Location: Wheat, Sorghum and Forage Research
Project Number: 3042-21220-034-001-I
Project Type: Interagency Reimbursable Agreement
Start Date: Sep 1, 2020
End Date: Aug 31, 2024
Sorghum is being developed as a bioenergy feedstock for the U.S. However, the use of genetic engineering to improve sorghum for this emerging market is restricted due to the risk of gene flow to two endemic related weed species, Johnson grass, (Sorghum halepense) and shattercane (Sorghum bicolor ssp. drummondii) with which sorghum is sexually compatible. In the U.S., grain sorghum is also being marketed as “non-GMO” grain for export and gluten-free foods, which is likely a greater gene flow risk. Therefore, preventing both pollen flow and seed set in genetically engineered sorghum are critical containment barriers required for safe use of genetic engineering advances in bioenergy and forage sorghums. The goal is to develop a sorghum line(s) that when crossed to genetically engineered sorghum, the resultant progeny will not produce pollen or seeds under temperate conditions. To address this goal, ARS will identify and characterize cytoplasmic male sterile lines to prevent pollen flow in the resultant progeny, lines that delay or prevent flowering under a temperate photoperiod in the resultant progeny, and evaluate the two combined containment strategies in regulated field trials.

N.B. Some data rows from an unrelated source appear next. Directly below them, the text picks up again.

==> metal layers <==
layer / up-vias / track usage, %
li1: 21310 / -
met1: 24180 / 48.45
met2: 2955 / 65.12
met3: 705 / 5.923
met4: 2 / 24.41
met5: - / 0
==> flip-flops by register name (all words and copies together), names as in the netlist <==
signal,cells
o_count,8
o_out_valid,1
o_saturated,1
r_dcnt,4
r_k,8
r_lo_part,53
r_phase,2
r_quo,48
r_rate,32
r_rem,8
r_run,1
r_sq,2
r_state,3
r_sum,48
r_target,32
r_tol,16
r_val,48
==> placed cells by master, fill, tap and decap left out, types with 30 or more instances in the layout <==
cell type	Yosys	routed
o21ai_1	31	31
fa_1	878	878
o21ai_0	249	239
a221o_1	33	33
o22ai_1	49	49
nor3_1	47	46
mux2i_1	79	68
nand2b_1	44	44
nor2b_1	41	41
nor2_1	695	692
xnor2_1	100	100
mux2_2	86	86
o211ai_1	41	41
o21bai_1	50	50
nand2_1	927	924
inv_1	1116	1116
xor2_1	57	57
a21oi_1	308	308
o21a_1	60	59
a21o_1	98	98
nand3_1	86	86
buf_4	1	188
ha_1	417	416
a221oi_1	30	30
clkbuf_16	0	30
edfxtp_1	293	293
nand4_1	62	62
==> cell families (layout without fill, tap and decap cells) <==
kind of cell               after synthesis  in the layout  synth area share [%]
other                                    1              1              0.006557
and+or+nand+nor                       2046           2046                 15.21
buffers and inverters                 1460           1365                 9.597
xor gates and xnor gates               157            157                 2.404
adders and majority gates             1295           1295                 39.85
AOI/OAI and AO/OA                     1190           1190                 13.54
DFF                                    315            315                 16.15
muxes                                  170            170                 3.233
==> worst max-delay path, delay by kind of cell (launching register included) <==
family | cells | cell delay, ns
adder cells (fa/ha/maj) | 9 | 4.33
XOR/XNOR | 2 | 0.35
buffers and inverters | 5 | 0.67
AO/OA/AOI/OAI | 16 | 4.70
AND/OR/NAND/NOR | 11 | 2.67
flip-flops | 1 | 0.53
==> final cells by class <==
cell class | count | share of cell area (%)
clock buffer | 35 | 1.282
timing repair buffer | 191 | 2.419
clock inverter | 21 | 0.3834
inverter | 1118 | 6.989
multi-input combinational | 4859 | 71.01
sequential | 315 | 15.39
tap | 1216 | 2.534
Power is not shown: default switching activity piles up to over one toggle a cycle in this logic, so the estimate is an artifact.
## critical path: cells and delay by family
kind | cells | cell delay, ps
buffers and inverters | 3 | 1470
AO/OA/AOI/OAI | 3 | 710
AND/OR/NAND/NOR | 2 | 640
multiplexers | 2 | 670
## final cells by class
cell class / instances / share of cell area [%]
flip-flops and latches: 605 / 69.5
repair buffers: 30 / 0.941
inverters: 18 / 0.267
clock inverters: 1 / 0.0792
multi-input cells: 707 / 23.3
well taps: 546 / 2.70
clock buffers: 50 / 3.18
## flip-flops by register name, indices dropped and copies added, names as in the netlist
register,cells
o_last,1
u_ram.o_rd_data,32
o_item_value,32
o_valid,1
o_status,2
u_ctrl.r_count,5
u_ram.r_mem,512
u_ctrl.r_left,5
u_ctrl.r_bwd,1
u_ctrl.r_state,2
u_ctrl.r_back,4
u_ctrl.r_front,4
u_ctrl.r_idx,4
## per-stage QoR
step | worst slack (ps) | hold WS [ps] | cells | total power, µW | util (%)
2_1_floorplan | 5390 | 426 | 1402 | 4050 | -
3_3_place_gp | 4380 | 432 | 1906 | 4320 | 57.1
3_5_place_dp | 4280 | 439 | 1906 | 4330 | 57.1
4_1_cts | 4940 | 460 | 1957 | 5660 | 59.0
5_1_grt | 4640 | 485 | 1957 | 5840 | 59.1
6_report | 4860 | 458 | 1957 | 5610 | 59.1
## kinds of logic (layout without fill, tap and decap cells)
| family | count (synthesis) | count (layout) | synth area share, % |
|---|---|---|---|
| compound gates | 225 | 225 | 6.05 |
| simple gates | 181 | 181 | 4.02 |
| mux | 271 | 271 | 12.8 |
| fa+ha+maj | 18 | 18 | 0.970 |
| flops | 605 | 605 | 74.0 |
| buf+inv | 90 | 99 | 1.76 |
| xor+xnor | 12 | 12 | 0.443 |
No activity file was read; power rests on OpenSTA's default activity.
File: src/design/ffea_pkg.sv
`timescale 1ns / 1ps

package ffea_pkg;

    localparam int MAP_ENTRIES_DEF = 64;
    localparam int UNIT_BITS_DEF   = 16;

    // operation codes
    localparam logic OP_ALLOC = 1'b0;
    localparam logic OP_FREE  = 1'b1;

    // result status codes
    localparam logic [1:0] STATUS_DONE       = 2'd0;
    localparam logic [1:0] STATUS_NO_FIT     = 2'd1;
    localparam logic [1:0] STATUS_TABLE_FULL = 2'd2;

    typedef enum logic [3:0] {
        S_IDLE,
        S_ARD,
        S_ACHK,
        S_DRD,
        S_DWR,
        S_FRD,
        S_FCHK,
        S_FDEC,
        S_URD,
        S_UWR,
        S_UINS,
        S_RESP
    } t_state;

    typedef struct packed {
        logic [15:0] base;
        logic [1:0]  status;
    } t_result;

endpackage

File: src/design/ffea_ram.sv
`timescale 1ns / 1ps

module ffea_ram #(
    parameter int WIDTH = 32,
    parameter int DEPTH = 64,
    localparam int AW   = $clog2(DEPTH)
) (
    input  logic             i_clk,
    input  logic             i_we,
    input  logic [AW-1:0]    i_waddr,
    input  logic [WIDTH-1:0] i_wdata,
    input  logic [AW-1:0]    i_raddr,
    output logic [WIDTH-1:0] o_rdata
);

    logic [WIDTH-1:0] r_mem [DEPTH];
    logic [WIDTH-1:0] r_rdata;

    always_ff @(posedge i_clk) begin
        if (i_we) begin
            r_mem[i_waddr] <= i_wdata;
        end
        r_rdata <= r_mem[i_raddr];
    end

    assign o_rdata = r_rdata;

endmodule

File: src/design/ffea_engine.sv
`timescale 1ns / 1ps

module ffea_engine #(
    parameter int MAP_ENTRIES = ffea_pkg::MAP_ENTRIES_DEF,
    parameter int UNIT_BITS   = ffea_pkg::UNIT_BITS_DEF,
    localparam int IW         = $clog2(MAP_ENTRIES),
    localparam int CW         = $clog2(MAP_ENTRIES + 1),
    localparam int UW         = UNIT_BITS,
    localparam int RW         = 2 * UNIT_BITS
) (
    input  logic              i_clk,
    input  logic              i_rst_n,
    // request side
    input  logic              i_s_tvalid,
    output logic              o_s_tready,
    input  logic              i_operation,
    input  logic [15:0]       i_request_size,
    input  logic [15:0]       i_block_base,
    // result side
    output logic              o_res_valid,
    input  logic              i_res_ready,
    output ffea_pkg::t_result o_res,
    // extent table memory
    output logic              o_we,
    output logic [IW-1:0]     o_waddr,
    output logic [RW-1:0]     o_wdata,
    output logic [IW-1:0]     o_raddr,
    input  logic [RW-1:0]     i_rdata
);

    localparam logic [CW-1:0] FULL_CNT  = CW'(MAP_ENTRIES);
    localparam logic [UW:0]   SPACE_TOP = {1'b1, {UW{1'b0}}};

    ffea_pkg::t_state r_state, n_state;
    logic [CW-1:0] r_count, n_count;
    logic [CW-1:0] r_k, n_k;
    logic [CW-1:0] r_j, n_j;
    logic [UW-1:0] r_size, n_size;
    logic [UW-1:0] r_a, n_a;
    logic [UW-1:0] r_prev_base, n_prev_base;
    logic [UW-1:0] r_prev_len, n_prev_len;
    logic [UW-1:0] r_cur_base, n_cur_base;
    logic [UW-1:0] r_cur_len, n_cur_len;
    logic [15:0]   r_res_base, n_res_base;
    logic [1:0]    r_res_status, n_res_status;

    logic [UW-1:0] rd_base, rd_len;
    logic [UW-1:0] in_size, in_a, clip_size;
    logic [UW:0]   in_end, prev_end, prev_grow, free_end;
    logic [UW+1:0] total;
    logic          below, above;
    logic [CW-1:0] k_inc, k_dec, j_inc, j_dec;

    assign rd_base = i_rdata[UW-1:0];
    assign rd_len  = i_rdata[RW-1:UW];

    // inputs cut to the unit width, free clipped at the top of the space
    assign in_size   = UW'(i_request_size);
    assign in_a      = UW'(i_block_base);
    assign in_end    = {1'b0, in_a} + {1'b0, in_size};
    assign clip_size = (in_end > SPACE_TOP) ? UW'(SPACE_TOP - {1'b0, in_a}) : in_size;

    // merge decision for a free
    assign prev_end  = {1'b0, r_prev_base} + {1'b0, r_prev_len};
    assign prev_grow = {1'b0, r_prev_len} + {1'b0, r_size};
    assign free_end  = {1'b0, r_a} + {1'b0, r_size};
    assign below     = (r_k != '0) && (prev_end == {1'b0, r_a}) && !prev_grow[UW];
    assign total     = {2'b00, r_size} + {2'b00, r_cur_len}
                     + (below ? {2'b00, r_prev_len} : {(UW + 2){1'b0}});
    assign above     = (r_k < r_count) && (free_end == {1'b0, r_cur_base})
                     && (total[UW+1:UW] == 2'b00);

    assign k_inc = r_k + CW'(1);
    assign k_dec = r_k - CW'(1);
    assign j_inc = r_j + CW'(1);
    assign j_dec = r_j - CW'(1);

    always_comb begin
        n_state      = r_state;
        n_count      = r_count;
        n_k          = r_k;
        n_j          = r_j;
        n_size       = r_size;
        n_a          = r_a;
        n_prev_base  = r_prev_base;
        n_prev_len   = r_prev_len;
        n_cur_base   = r_cur_base;
        n_cur_len    = r_cur_len;
        n_res_base   = r_res_base;
        n_res_status = r_res_status;
        o_s_tready   = 1'b0;
        o_res_valid  = 1'b0;
        o_we         = 1'b0;
        o_waddr      = r_k[IW-1:0];
        o_wdata      = '0;
        o_raddr      = r_k[IW-1:0];

        unique case (r_state)
            ffea_pkg::S_IDLE: begin
                o_s_tready = 1'b1;
                if (i_s_tvalid) begin
                    n_a          = in_a;
                    n_k          = '0;
                    n_res_base   = '0;
                    n_res_status = ffea_pkg::STATUS_DONE;
                    if (i_operation == ffea_pkg::OP_ALLOC) begin
                        n_size = in_size;
                        if (r_count == '0) begin
                            n_res_status = ffea_pkg::STATUS_NO_FIT;
                            n_state      = ffea_pkg::S_RESP;
                        end else begin
                            n_state = ffea_pkg::S_ARD;
                        end
                    end else begin
                        n_size = clip_size;
                        if (in_size == '0) begin
                            n_state = ffea_pkg::S_RESP;
                        end else if (r_count == '0) begin
                            n_state = ffea_pkg::S_FDEC;
                        end else begin
                            n_state = ffea_pkg::S_FRD;
                        end
                    end
                end
            end
            ffea_pkg::S_ARD: begin
                n_state = ffea_pkg::S_ACHK;
            end
            ffea_pkg::S_ACHK: begin
                if (rd_len >= r_size) begin
                    n_res_base = 16'(rd_base);
                    if (rd_len == r_size) begin
                        n_j = r_k;
                        if (k_inc < r_count) begin
                            n_state = ffea_pkg::S_DRD;
                        end else begin
                            n_count = r_count - CW'(1);
                            n_state = ffea_pkg::S_RESP;
                        end
                    end else begin
                        o_we    = 1'b1;
                        o_waddr = r_k[IW-1:0];
                        o_wdata = {rd_len - r_size, rd_base + r_size};
                        n_state = ffea_pkg::S_RESP;
                    end
                end else begin
                    n_k = k_inc;
                    if (k_inc == r_count) begin
                        n_res_status = ffea_pkg::STATUS_NO_FIT;
                        n_state      = ffea_pkg::S_RESP;
                    end else begin
                        n_state = ffea_pkg::S_ARD;
                    end
                end
            end
            ffea_pkg::S_DRD: begin
                o_raddr = j_inc[IW-1:0];
                n_state = ffea_pkg::S_DWR;
            end
            ffea_pkg::S_DWR: begin
                o_we    = 1'b1;
                o_waddr = r_j[IW-1:0];
                o_wdata = i_rdata;
                n_j     = j_inc;
                if (r_j + CW'(2) < r_count) begin
                    n_state = ffea_pkg::S_DRD;
                end else begin
                    n_count = r_count - CW'(1);
                    n_state = ffea_pkg::S_RESP;
                end
            end
            ffea_pkg::S_FRD: begin
                n_state = ffea_pkg::S_FCHK;
            end
            ffea_pkg::S_FCHK: begin
                if (rd_base <= r_a) begin
                    n_prev_base = rd_base;
                    n_prev_len  = rd_len;
                    n_k         = k_inc;
                    n_state     = (k_inc == r_count) ? ffea_pkg::S_FDEC : ffea_pkg::S_FRD;
                end else begin
                    n_cur_base = rd_base;
                    n_cur_len  = rd_len;
                    n_state    = ffea_pkg::S_FDEC;
                end
            end
            ffea_pkg::S_FDEC: begin
                priority if (below && above) begin
                    o_we    = 1'b1;
                    o_waddr = k_dec[IW-1:0];
                    o_wdata = {total[UW-1:0], r_prev_base};
                    n_j     = r_k;
                    if (k_inc < r_count) begin
                        n_state = ffea_pkg::S_DRD;
                    end else begin
                        n_count = r_count - CW'(1);
                        n_state = ffea_pkg::S_RESP;
                    end
                end else if (below) begin
                    o_we    = 1'b1;
                    o_waddr = k_dec[IW-1:0];
                    o_wdata = {prev_grow[UW-1:0], r_prev_base};
                    n_state = ffea_pkg::S_RESP;
                end else if (above) begin
                    o_we    = 1'b1;
                    o_waddr = r_k[IW-1:0];
                    o_wdata = {total[UW-1:0], r_a};
                    n_state = ffea_pkg::S_RESP;
                end else if (r_count >= FULL_CNT) begin
                    n_res_status = ffea_pkg::STATUS_TABLE_FULL;
                    n_state      = ffea_pkg::S_RESP;
                end else if (r_count > r_k) begin
                    n_j     = r_count;
                    n_state = ffea_pkg::S_URD;
                end else begin
                    o_we    = 1'b1;
                    o_waddr = r_k[IW-1:0];
                    o_wdata = {r_size, r_a};
                    n_count = r_count + CW'(1);
                    n_state = ffea_pkg::S_RESP;
                end
            end
            ffea_pkg::S_URD: begin
                o_raddr = j_dec[IW-1:0];
                n_state = ffea_pkg::S_UWR;
            end
            ffea_pkg::S_UWR: begin
                o_we    = 1'b1;
                o_waddr = r_j[IW-1:0];
                o_wdata = i_rdata;
                n_j     = j_dec;
                n_state = (j_dec > r_k) ? ffea_pkg::S_URD : ffea_pkg::S_UINS;
            end
            ffea_pkg::S_UINS: begin
                o_we    = 1'b1;
                o_waddr = r_k[IW-1:0];
                o_wdata = {r_size, r_a};
                n_count = r_count + CW'(1);
                n_state = ffea_pkg::S_RESP;
            end
            ffea_pkg::S_RESP: begin
                o_res_valid = 1'b1;
                if (i_res_ready) begin
                    n_state = ffea_pkg::S_IDLE;
                end
            end
            default: begin
                n_state = ffea_pkg::S_IDLE;
            end
        endcase
    end

    always_ff @(posedge i_clk) begin
        if (!i_rst_n) begin
            r_state <= ffea_pkg::S_IDLE;
            r_count <= '0;
        end else begin
            r_state <= n_state;
            r_count <= n_count;
        end
    end

    always_ff @(posedge i_clk) begin
        r_k          <= n_k;
        r_j          <= n_j;
        r_size       <= n_size;
        r_a          <= n_a;
        r_prev_base  <= n_prev_base;
        r_prev_len   <= n_prev_len;
        r_cur_base   <= n_cur_base;
        r_cur_len    <= n_cur_len;
        r_res_base   <= n_res_base;
        r_res_status <= n_res_status;
    end

    assign o_res.base   = r_res_base;
    assign o_res.status = r_res_status;

endmodule
<file path="config.mk">
export PLATFORM = sky130hd
export DESIGN_NAME = gbf_ram
export DESIGN_NICKNAME = d
export VERILOG_FILES = /design/src/sv/gbf_ram.sv
export SDC_FILE = /design/constraint.sdc
export NUM_CORES = 1
export LEC_CHECK = 0
export BUFFER_PORTS_ARGS = -buffer_cell sky130_fd_sc_hd__buf_2
export CORE_MARGIN = 2
export CORE_UTILIZATION = 55
export CTS_CLUSTER_SIZE = 30
export DETAILED_ROUTE_END_ITERATION = 8
export GPL_TIMING_DRIVEN = 0
export PLACE_DENSITY = 0.71
export SLEW_MARGIN = 20
export SYNTH_ARGS = -nofsm -noshare
export SYNTH_HDL_FRONTEND = slang
export SYNTH_SLANG_ARGS = --single-unit
</file>
<file path="constraint.sdc">
create_clock -name aclk -period 2.4 [get_ports aclk]
set_clock_uncertainty 0.05 [all_clocks]
set_input_delay 0.24 -clock aclk [delete_from_list [all_inputs] [get_ports aclk]]
set_output_delay 0.24 -clock aclk [all_outputs]
set_load 0.02 [all_outputs]
</file>
<file path="src/sv/gbf_ram.sv">
// Generic single-port-write, single-port-read RAM with registered read data.
module gbf_ram #(
    parameter int W = 8,
    parameter int D = 64
) (
    input  logic                 aclk,
    input  logic                 we,
    input  logic [$clog2(D)-1:0] waddr,
    input  logic [W-1:0]         wdata,
    input  logic                 re,
    input  logic [$clog2(D)-1:0] raddr,
    output logic [W-1:0]         rdata
);
    logic [W-1:0] mem [D];

    always_ff @(posedge aclk) begin
        if (we) begin
            mem[waddr] <= wdata;
        end
        if (re) begin
            rdata <= mem[raddr];
        end
    end
endmodule

</file>
$ cat config.mk
export PLATFORM = sky130hd
export DESIGN_NAME = sacts_victim
export DESIGN_NICKNAME = d
export VERILOG_FILES = /design/src/rtl/sacts_pkg.sv /design/src/rtl/sacts_victim.sv
export SDC_FILE = /design/constraint.sdc
export NUM_CORES = 1
export LEC_CHECK = 0
export BUFFER_PORTS_ARGS = -buffer_cell sky130_fd_sc_hd__buf_2
export CAP_MARGIN = 10
export CORE_MARGIN = 3
export CORE_UTILIZATION = 40
export DETAILED_ROUTE_END_ITERATION = 8
export PLACE_DENSITY = 0.83
export RECOVER_POWER = 50
export SYNTH_ARGS = -nofsm -noshare
export SYNTH_HDL_FRONTEND = slang
export SYNTH_SLANG_ARGS = --single-unit
$ cat constraint.sdc
create_clock -name vclk -period 5.6
set_input_delay 0.28 -clock vclk [all_inputs]
set_output_delay 0.28 -clock vclk [all_outputs]
set_load 0.005 [all_outputs]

The sorghum parental line ‘RTx430’ is the most widely used line for sorghum transformation. Our goal is to identify existing sorghum germplasm that when pollinated by RTx430, the resultant progeny will not either produce pollen or flower under temperate field conditions. Combining these two traits together will provide redundancy and further reduce the risk of gene flow to other sorghum and weedy relatives. To prevent pollen development, two cytoplasmic male sterility systems, A3 and A5 will be evaluated. Seed set in these lines will be evaluated under both field and greenhouse conditions to determine fertility rate and risk of pollen flow. To prevent/delay flowering during the temperate growing season, sorghum with a complementary set of Maturity (Ma) genes to the ones in RTx430 will be evaluated. Sorghum is a short-day flowering plant, and recessive loss-of-function Ma alleles at the six Ma loci increase photoperiod insensitivity under long days. The resultant progeny from the RTx430 cross will have five or six functional Ma alleles at Ma1 -- Ma6 loci, which will confirm photoperiod sensitivity and delay flowering. Timing of flowering in these lines will be evaluated under both field and greenhouse conditions to determine days to anthesis and associated risks. Marker assisted breeding will be used to combine cytoplasmic male sterility with the complementary set of Ma alleles in a single line, which will be tested with genetically engineered sorghum to evaluate efficacy under an APHIS permit in the field.